Hint: Plot the curve on a graph. Identify the region whose area is to be found. Observe that the region is symmetrical in the first and the fourth quadrants. Hence find the area in the first quadrant, and hence the area of the region will be two times the area in the first quadrant. For finding the area in the first curve quadrant express y in terms of x. Note that y>0 and hence take only the positive sign. Then use the fact that the area under the curve is given by $\int_{a}^{b}{ydx}$. Substitute suitable values of a and b and integrate and hence find the area.

Complete step-by-step answer:

The region whose area is to be found is ABCA. As is evident from the graph that the region is symmetrical in the first and the fourth quadrants. Hence, we will find the area in the first quadrant, and then the total area will be two times the area in the first quadrant.
Now, we have
${{y}^{2}}=8x$
Hence, we have
$y=\pm 2\sqrt{2}\sqrt{x}$
Now since in the first quadrant, y>0.
Hence, we have
$y=2\sqrt{2}\sqrt{x}$
Now consider the vertical strip DEGF.
Here DF = y and FG = dx
Hence the area of the strip will be ydx.
The area in the first quadrant will be the sum of the area of these vertical strips from A to B.
Hence the area in the first quadrant will be $\int_{0}^{2}{ydx}$
Substituting the value of y, we get
The area in the first quadrant is $\int_{0}^{2}{2\sqrt{2}\sqrt{x}dx}$
Let $I=\int_{0}^{2}{2\sqrt{2}\sqrt{x}}$
We know that $\int_{a}^{b}{kf\left( x \right)dx}=k\int_{a}^{b}{f\left( x \right)dx}$
Hence, we have
$I=2\sqrt{2}\int_{0}^{2}{\sqrt{x}dx}$
Now, we know that $\int{{{x}^{n}}}=\dfrac{{{x}^{n+1}}}{n+1},n\ne -1$
Hence, we have
$I=2\sqrt{2}\left( \left. \dfrac{2}{3}{{x}^{\dfrac{3}{2}}} \right|_{0}^{2} \right)=\dfrac{4\sqrt{2}}{3}\left( 2\sqrt{2} \right)=\dfrac{16}{3}$
Hence the area in the first quadrant $=\dfrac{16}{3}$ square units
Hence the total area $=2\times \dfrac{16}{3}=\dfrac{32}{3}$ square units.
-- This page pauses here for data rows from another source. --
<file path="config.mk">
export PLATFORM = sky130hd
export DESIGN_NAME = stashScanTop
export DESIGN_NICKNAME = d
export VERILOG_FILES = /design/src/hdl/stashScanPkg.sv /design/src/hdl/fourPhaseReceiver.sv /design/src/hdl/stashTagStore.sv /design/src/hdl/scanCounter.sv /design/src/hdl/stashScanFsm.sv /design/src/hdl/stashScanTable.sv /design/src/hdl/evictionSender.sv /design/src/hdl/stashScanTop.sv
export VERILOG_INCLUDE_DIRS = /design/src /design/src/hdl
export SDC_FILE = /design/constraint.sdc
export NUM_CORES = 1
export LEC_CHECK = 0
export BUFFER_PORTS_ARGS = -buffer_cell sky130_fd_sc_hd__clkbuf_2
export CORE_UTILIZATION = 45
export DETAILED_ROUTE_END_ITERATION = 6
export SETUP_SLACK_MARGIN = 0.5
export SYNTH_ARGS = -nofsm -noshare
export SYNTH_HDL_FRONTEND = slang
export SYNTH_HIERARCHICAL = 1
export SYNTH_SLANG_ARGS = --single-unit
</file>
<file path="constraint.sdc">
create_clock -name Clock -period 7.5 [get_ports Clock]
set_input_delay 0.375 -clock Clock [delete_from_list [all_inputs] [get_ports Clock]]
set_output_delay 0.375 -clock Clock [all_outputs]
set_load 0.02 [all_outputs]
</file>
<file path="src/hdl/stashScan_consts.svh">
/* Tree, bucket and stash dimensions
   and the address widths derived from them */
`ifndef STASHSCAN_CONSTS_SVH
`define STASHSCAN_CONSTS_SVH

// Leaf label width, a path holds L+1 buckets
`define ORAM_L 4
// Blocks per bucket
`define ORAM_Z 4
// Stash depth in blocks
`define STASH_ENTRIES 16

// --------------------------------------------------
// Derived sizes
// --------------------------------------------------
`define ORAM_LEVELS (`ORAM_L + 1)
`define STASH_AWIDTH 4
// One table slot per block position on the path
`define SLOT_COUNT 20
`define TABLE_AWIDTH 5
`define LEVEL_WIDTH 3
// Must reach Z itself, not only Z-1
`define COUNT_WIDTH 3

`endif

</file>
<file path="src/hdl/stashScanPkg.sv">
/* Types shared by the stash scan datapath:
   tags, scan command, output slot and table placement */
`default_nettype none
`include "stashScan_consts.svh"

package stashScanPkg;

	// Bit i is the branch taken below level i
	typedef logic [`ORAM_L-1:0] leafT;
	typedef logic [`STASH_AWIDTH-1:0] stashAddrT;
	// Level 0 is the root bucket
	typedef logic [`LEVEL_WIDTH-1:0] levelT;
	typedef logic [$clog2(`ORAM_Z)-1:0] slotIdxT;
	typedef logic [`TABLE_AWIDTH-1:0] tableAddrT;
	// Bucket occupancy, 0 through Z
	typedef logic [`COUNT_WIDTH-1:0] countT;

	// Host tag write
	typedef struct packed {
		stashAddrT stashAddr;
		leafT leaf;
		logic valid;
	} entryWriteT;

	// Path being written back
	typedef struct packed {
		leafT leaf;
	} scanCmdT;

	// One bucket slot toward the host
	typedef struct packed {
		levelT level;
		slotIdxT slotIndex;
		stashAddrT sAddr;
		logic dummy;
	} slotT;

	// Table RAM write
	typedef struct packed {
		tableAddrT tableAddr;
		stashAddrT sAddr;
	} placementT;

endpackage

`default_nettype wire

</file>
<file path="src/hdl/fourPhaseReceiver.sv">
/* Four-phase req/ack receiver for any payload type */
`default_nettype none

module fourPhaseReceiver #(
	parameter type payloadT = logic
) (
	input wire logic Clock,
	input wire logic rst,
	input wire logic req,
	input wire payloadT payload,
	output logic ack,
	output payloadT captured,
	output logic strobe,
	input wire logic done
);

	logic reqQ;
	// Strobe issued, core not finished yet
	logic busy;
	logic reqRise;

	assign reqRise = req & ~reqQ;

	always_ff @(posedge Clock) begin
		if (rst) begin
			reqQ <= 1'b0;
			strobe <= 1'b0;
			busy <= 1'b0;
			ack <= 1'b0;
		end else begin
			reqQ <= req;
			strobe <= reqRise;
			if (reqRise)
				busy <= 1'b1;
			else if (done)
				busy <= 1'b0;
			// Ack rises on done, falls once req is seen low
			if (busy && done)
				ack <= 1'b1;
			else if (!req)
				ack <= 1'b0;
		end
	end

	// Payload held until the next request
	always_ff @(posedge Clock) begin
		if (reqRise)
			captured <= payload;
	end

	// Sender keeps req up until the core has answered
	assert property (@(posedge Clock) disable iff (rst) busy |-> req);

endmodule

`default_nettype wire

</file>
<file path="src/hdl/stashTagStore.sv">
/* Leaf and valid tags of the stash, indexed by stash address */
`default_nettype none
`include "stashScan_consts.svh"

module stashTagStore (
	input wire logic Clock,
	input wire logic rst,
	input wire stashScanPkg::entryWriteT write,
	input wire logic writeEn,
	input wire stashScanPkg::stashAddrT readAddr,
	output stashScanPkg::leafT readLeaf,
	output logic readValid
);

	stashScanPkg::leafT leafMem [`STASH_ENTRIES];
	logic [`STASH_ENTRIES-1:0] validBits;

	// Valid bits, all cleared by reset
	always_ff @(posedge Clock) begin
		if (rst)
			validBits <= '0;
		else if (writeEn)
			validBits[write.stashAddr] <= write.valid;
	end

	// Leaf labels
	always_ff @(posedge Clock) begin
		if (writeEn)
			leafMem[write.stashAddr] <= write.leaf;
	end

	// Combinational read for the scan walk
	assign readLeaf = leafMem[readAddr];
	assign readValid = validBits[readAddr];

endmodule

`default_nettype wire

</file>
<file path="src/hdl/scanCounter.sv">
/* Shared walk counter with run-time limit */
`default_nettype none

module scanCounter (
	input wire logic Clock,
	input wire logic rst,
	input wire logic clear,
	input wire logic step,
	input wire stashScanPkg::tableAddrT limit,
	output stashScanPkg::tableAddrT count,
	output logic last
);

	always_ff @(posedge Clock) begin
		if (rst || clear)
			count <= '0;
		else if (step)
			count <= count + 1'b1;
	end

	// Final position of the current walk
	assign last = (count == limit - 1'b1);

	// Walks never run past their limit
	assert property (@(posedge Clock) disable iff (rst) !(step && last && !clear));

endmodule

`default_nettype wire

</file>
<file path="src/hdl/stashScanFsm.sv">
/* Sequencer for tag loads, the entry walk and the slot readout */
`default_nettype none
`include "stashScan_consts.svh"

module stashScanFsm (
	input wire logic Clock,
	input wire logic rst,
	input wire logic entryStrobe,
	input wire logic scanStrobe,
	output logic entryDone,
	output logic scanDone,
	output logic cntClear,
	output logic cntStep,
	output stashScanPkg::tableAddrT cntLimit,
	input wire logic cntLast,
	output logic tableClear,
	output logic scanValid,
	output logic readEn,
	input wire logic slotBusy
);

	typedef enum logic [2:0] {
		sIdle, sEntryWrite, sClear, sScan, sReadWait, sReadout, sFinish
	} stateT;

	stateT state, nextState;
	// Scan strobe that landed during a tag write
	logic scanPend;

	always_ff @(posedge Clock) begin
		if (rst) begin
			state <= sIdle;
			scanPend <= 1'b0;
		end else begin
			state <= nextState;
			if (scanStrobe && state != sIdle)
				scanPend <= 1'b1;
			else if (state == sClear)
				scanPend <= 1'b0;
		end
	end

	always_comb begin
		nextState = state;
		case (state)
			// Scan wins over a waiting tag write
			sIdle:
				if (scanStrobe || scanPend)
					nextState = sClear;
				else if (entryStrobe)
					nextState = sEntryWrite;
			sEntryWrite: nextState = sIdle;
			sClear: nextState = sScan;
			sScan:
				if (cntLast)
					nextState = sReadWait;
			// RAM read in flight
			sReadWait: nextState = sReadout;
			// Hold the slot until the host has taken it
			sReadout:
				if (!slotBusy)
					nextState = cntLast ? sFinish : sReadWait;
			sFinish: nextState = sIdle;
			default: nextState = sIdle;
		endcase
	end

	assign entryDone = (state == sEntryWrite);
	assign scanDone = (state == sFinish);
	assign tableClear = (state == sClear);
	assign scanValid = (state == sScan);
	assign readEn = (state == sReadWait);

	// Counter restarts for the slot walk on the last entry
	assign cntClear = (state == sClear) || (state == sScan && cntLast);
	assign cntStep = (state == sScan && !cntLast) ||
		(state == sReadout && !slotBusy && !cntLast);
	assign cntLimit = (state == sClear || state == sScan) ?
		stashScanPkg::tableAddrT'(`STASH_ENTRIES) : stashScanPkg::tableAddrT'(`SLOT_COUNT);

endmodule

`default_nettype wire

</file>
<file path="src/hdl/stashScanTable.sv">
/* Deepest-fit placement on the current path, bucket occupancy
   counters and the placement table RAM */
`default_nettype none
`include "stashScan_consts.svh"

module stashScanTable (
	input wire logic Clock,
	input wire logic rst,
	input wire logic clear,
	input wire stashScanPkg::leafT currentLeaf,
	input wire stashScanPkg::leafT inLeaf,
	input wire stashScanPkg::stashAddrT inSAddr,
	input wire logic inValid,
	input wire logic readEn,
	input wire stashScanPkg::tableAddrT readAddr,
	output logic accepted,
	output stashScanPkg::stashAddrT readSAddr,
	output logic readFilled
);

	logic [`ORAM_LEVELS-1:0] diffBits;
	logic [`ORAM_LEVELS-1:0] commonPath;
	logic [`ORAM_LEVELS-1:0] fullMask;
	logic [`ORAM_LEVELS-1:0] spaceMask;
	stashScanPkg::countT occupancy [`ORAM_LEVELS];
	stashScanPkg::levelT deepest;
	stashScanPkg::placementT place;
	stashScanPkg::stashAddrT tableRam [`SLOT_COUNT];
	stashScanPkg::levelT rdLevel;
	stashScanPkg::slotIdxT rdSlot;

	// --------------------------------------------------
	// Path intersection
	// --------------------------------------------------
	// Appended root bit never differs
	assign diffBits = {inLeaf, 1'b0} ^ {currentLeaf, 1'b0};
	// Ones below the lowest differing bit, all ones on a full match
	assign commonPath = ~(diffBits | -diffBits);

	always_comb begin
		for (int lvl = 0; lvl < `ORAM_LEVELS; lvl++)
			fullMask[lvl] = (occupancy[lvl] == `ORAM_Z);
	end

	assign spaceMask = commonPath & ~fullMask;

	// Deepest common level with room
	always_comb begin
		deepest = '0;
		for (int lvl = 0; lvl < `ORAM_LEVELS; lvl++)
			if (spaceMask[lvl])
				deepest = stashScanPkg::levelT'(lvl);
	end

	assign accepted = inValid & |spaceMask;
	// Level base plus slots already used there
	assign place.tableAddr = stashScanPkg::tableAddrT'(deepest * `ORAM_Z + occupancy[deepest]);
	assign place.sAddr = inSAddr;

	// --------------------------------------------------
	// Occupancy and table RAM
	// --------------------------------------------------
	always_ff @(posedge Clock) begin
		if (rst || clear) begin
			for (int lvl = 0; lvl < `ORAM_LEVELS; lvl++)
				occupancy[lvl] <= '0;
		end else if (accepted) begin
			occupancy[deepest] <= occupancy[deepest] + 1'b1;
		end
	end

	// Readout address split into level and slot
	assign rdLevel = stashScanPkg::levelT'(readAddr / `ORAM_Z);
	assign rdSlot = stashScanPkg::slotIdxT'(readAddr % `ORAM_Z);

	always_ff @(posedge Clock) begin
		if (accepted)
			tableRam[place.tableAddr] <= place.sAddr;
		// Slots past the level count hold stale data
		if (readEn) begin
			readSAddr <= tableRam[readAddr];
			readFilled <= (rdSlot < occupancy[rdLevel]);
		end
	end

	// Full buckets are masked before each increment
	for (genvar lvl = 0; lvl < `ORAM_LEVELS; lvl++) begin : gOccCheck
		assert property (@(posedge Clock) disable iff (rst) occupancy[lvl] <= `ORAM_Z);
	end

endmodule

`default_nettype wire

</file>
<file path="src/hdl/evictionSender.sv">
/* Builds slot records from table read data and sends them
   over a four-phase req/ack port */
`default_nettype none
`include "stashScan_consts.svh"

module evictionSender (
	input wire logic Clock,
	input wire logic rst,
	input wire stashScanPkg::stashAddrT readSAddr,
	input wire logic readFilled,
	input wire stashScanPkg::tableAddrT slotAddr,
	input wire logic dataValid,
	output logic slotReq,
	input wire logic slotAck,
	output stashScanPkg::slotT slot,
	output logic busy
);

	typedef enum logic [1:0] {pIdle, pRequest, pRelease} phaseT;

	phaseT phase;

	// Handshake sequencing
	always_ff @(posedge Clock) begin
		if (rst) begin
			phase <= pIdle;
			slotReq <= 1'b0;
		end else begin
			case (phase)
				pIdle:
					if (dataValid) begin
						phase <= pRequest;
						slotReq <= 1'b1;
					end
				pRequest:
					if (slotAck) begin
						phase <= pRelease;
						slotReq <= 1'b0;
					end
				// Wait for the host to drop ack
				pRelease:
					if (!slotAck)
						phase <= pIdle;
				default: phase <= pIdle;
			endcase
		end
	end

	// Slot record, latched with the read data
	always_ff @(posedge Clock) begin
		if (dataValid) begin
			slot.level <= stashScanPkg::levelT'(slotAddr / `ORAM_Z);
			slot.slotIndex <= stashScanPkg::slotIdxT'(slotAddr % `ORAM_Z);
			slot.sAddr <= readSAddr;
			slot.dummy <= ~readFilled;
		end
	end

	assign busy = dataValid | (phase != pIdle);

	// Record stays put while the host has not answered
	assert property (@(posedge Clock) disable iff (rst) slotReq && !slotAck |=> $stable(slot));

endmodule

`default_nettype wire

</file>
<file path="src/hdl/stashScanTop.sv">
/* Stash scan controller top: host ports, tag store,
   sequencer, placement table and slot sender */
`default_nettype none

module stashScanTop (
	input wire logic Clock,
	input wire logic rst,
	input wire logic entryReq,
	input wire stashScanPkg::entryWriteT entry,
	output logic entryAck,
	input wire logic scanReq,
	input wire stashScanPkg::scanCmdT scanCmd,
	output logic scanAck,
	output logic slotReq,
	input wire logic slotAck,
	output stashScanPkg::slotT slot
);

	stashScanPkg::entryWriteT entryCaptured;
	stashScanPkg::scanCmdT scanCaptured;
	stashScanPkg::tableAddrT cntLimit;
	stashScanPkg::tableAddrT count;
	stashScanPkg::leafT tagLeaf;
	stashScanPkg::stashAddrT readSAddr;
	logic entryRxStrobe, entryStrobe, scanStrobe;
	logic entryDone, scanDone;
	logic entryWait, scanOpen;
	logic cntClear, cntStep, cntLast;
	logic tableClear, scanValid, readEn, dataValid;
	logic tagValid, readFilled, slotBusy;

	// --------------------------------------------------
	// Host request ports
	// --------------------------------------------------
	fourPhaseReceiver #(.payloadT(stashScanPkg::entryWriteT)) entryRx (
		.Clock(Clock), .rst(rst), .req(entryReq), .payload(entry), .ack(entryAck),
		.captured(entryCaptured), .strobe(entryRxStrobe), .done(entryDone)
	);

	fourPhaseReceiver #(.payloadT(stashScanPkg::scanCmdT)) scanRx (
		.Clock(Clock), .rst(rst), .req(scanReq), .payload(scanCmd), .ack(scanAck),
		.captured(scanCaptured), .strobe(scanStrobe), .done(scanDone)
	);

	// Tag writes wait while a scan handshake is open
	always_ff @(posedge Clock) begin
		if (rst) begin
			scanOpen <= 1'b0;
			entryWait <= 1'b0;
			dataValid <= 1'b0;
		end else begin
			if (scanStrobe)
				scanOpen <= 1'b1;
			else if (scanAck && !scanReq)
				scanOpen <= 1'b0;
			if (entryDone)
				entryWait <= 1'b0;
			else if (entryRxStrobe)
				entryWait <= 1'b1;
			// Table read data valid one cycle after readEn
			dataValid <= readEn;
		end
	end

	assign entryStrobe = (entryRxStrobe | entryWait) & ~scanOpen;

	// --------------------------------------------------
	// Core blocks
	// --------------------------------------------------
	stashTagStore tags (
		.Clock(Clock), .rst(rst), .write(entryCaptured), .writeEn(entryDone),
		.readAddr(stashScanPkg::stashAddrT'(count)), .readLeaf(tagLeaf), .readValid(tagValid)
	);

	scanCounter walk (
		.Clock(Clock), .rst(rst), .clear(cntClear), .step(cntStep),
		.limit(cntLimit), .count(count), .last(cntLast)
	);

	stashScanFsm fsm (
		.Clock(Clock), .rst(rst), .entryStrobe(entryStrobe), .scanStrobe(scanStrobe),
		.entryDone(entryDone), .scanDone(scanDone), .cntClear(cntClear), .cntStep(cntStep),
		.cntLimit(cntLimit), .cntLast(cntLast), .tableClear(tableClear),
		.scanValid(scanValid), .readEn(readEn), .slotBusy(slotBusy)
	);

	// Placement result stays inside the table
	stashScanTable scanTable (
		.Clock(Clock), .rst(rst), .clear(tableClear), .currentLeaf(scanCaptured.leaf),
		.inLeaf(tagLeaf), .inSAddr(stashScanPkg::stashAddrT'(count)),
		.inValid(scanValid & tagValid), .readEn(readEn), .readAddr(count),
		.accepted(), .readSAddr(readSAddr), .readFilled(readFilled)
	);

	evictionSender sender (
		.Clock(Clock), .rst(rst), .readSAddr(readSAddr), .readFilled(readFilled),
		.slotAddr(count), .dataValid(dataValid), .slotReq(slotReq), .slotAck(slotAck),
		.slot(slot), .busy(slotBusy)
	);

endmodule

`default_nettype wire

</file>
Note: [1] Instead of taking vertical strips, we can take horizontal strips as shown below

For the strip DEGF, we have
DE = dy and GE = $2-\dfrac{{{y}^{2}}}{8}$
Hence, we have
$A=\int_{-4}^{4}{\left( 2-\dfrac{{{y}^{2}}}{8} \right)dy}$
Since $\left( 2-\dfrac{{{y}^{2}}}{8} \right)$ is an even function, we have
$A=2\int_{0}^{4}{\left( 2-\dfrac{{{y}^{2}}}{8} \right)dy}=2\left( 8-\dfrac{64}{24} \right)=2\left( 8-\dfrac{8}{3} \right)=\dfrac{32}{3}$, which is the same as obtained above.